- What needs to be done: While reading through the material below, copy each line that holds the word "constraint".

- Available records:
[config.mk]
export PLATFORM = sky130hd
export DESIGN_NAME = rgb_pwm_gen
export DESIGN_NICKNAME = d
export VERILOG_FILES = /design/src/rtl/rgb_pwm_gen.sv
export SDC_FILE = /design/constraint.sdc
export NUM_CORES = 1
export LEC_CHECK = 0
export BUFFER_PORTS_ARGS = -buffer_cell sky130_fd_sc_hd__buf_2
export CAP_MARGIN = 10
export CORE_MARGIN = 1.5
export CORE_UTILIZATION = 40
export CTS_CLUSTER_DIAMETER = 40
export CTS_CLUSTER_SIZE = 20
export DETAILED_ROUTE_END_ITERATION = 8
export GPL_TIMING_DRIVEN = 0
export PLACE_DENSITY = 0.62
export SLEW_MARGIN = 20
export SYNTH_ARGS = -nofsm -noshare
export SYNTH_HDL_FRONTEND = slang
export SYNTH_SLANG_ARGS = --single-unit
[constraint.sdc]
create_clock -name hw_clk -period 2.8 [get_ports hw_clk]
set_clock_uncertainty 0.2 [all_clocks]
set_input_delay 0.56 -clock hw_clk [delete_from_list [all_inputs] [get_ports hw_clk]]
set_output_delay 0.56 -clock hw_clk [all_outputs]
set_load 0.02 [all_outputs]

- Solution:
export SDC_FILE = /design/constraint.sdc
[constraint.sdc]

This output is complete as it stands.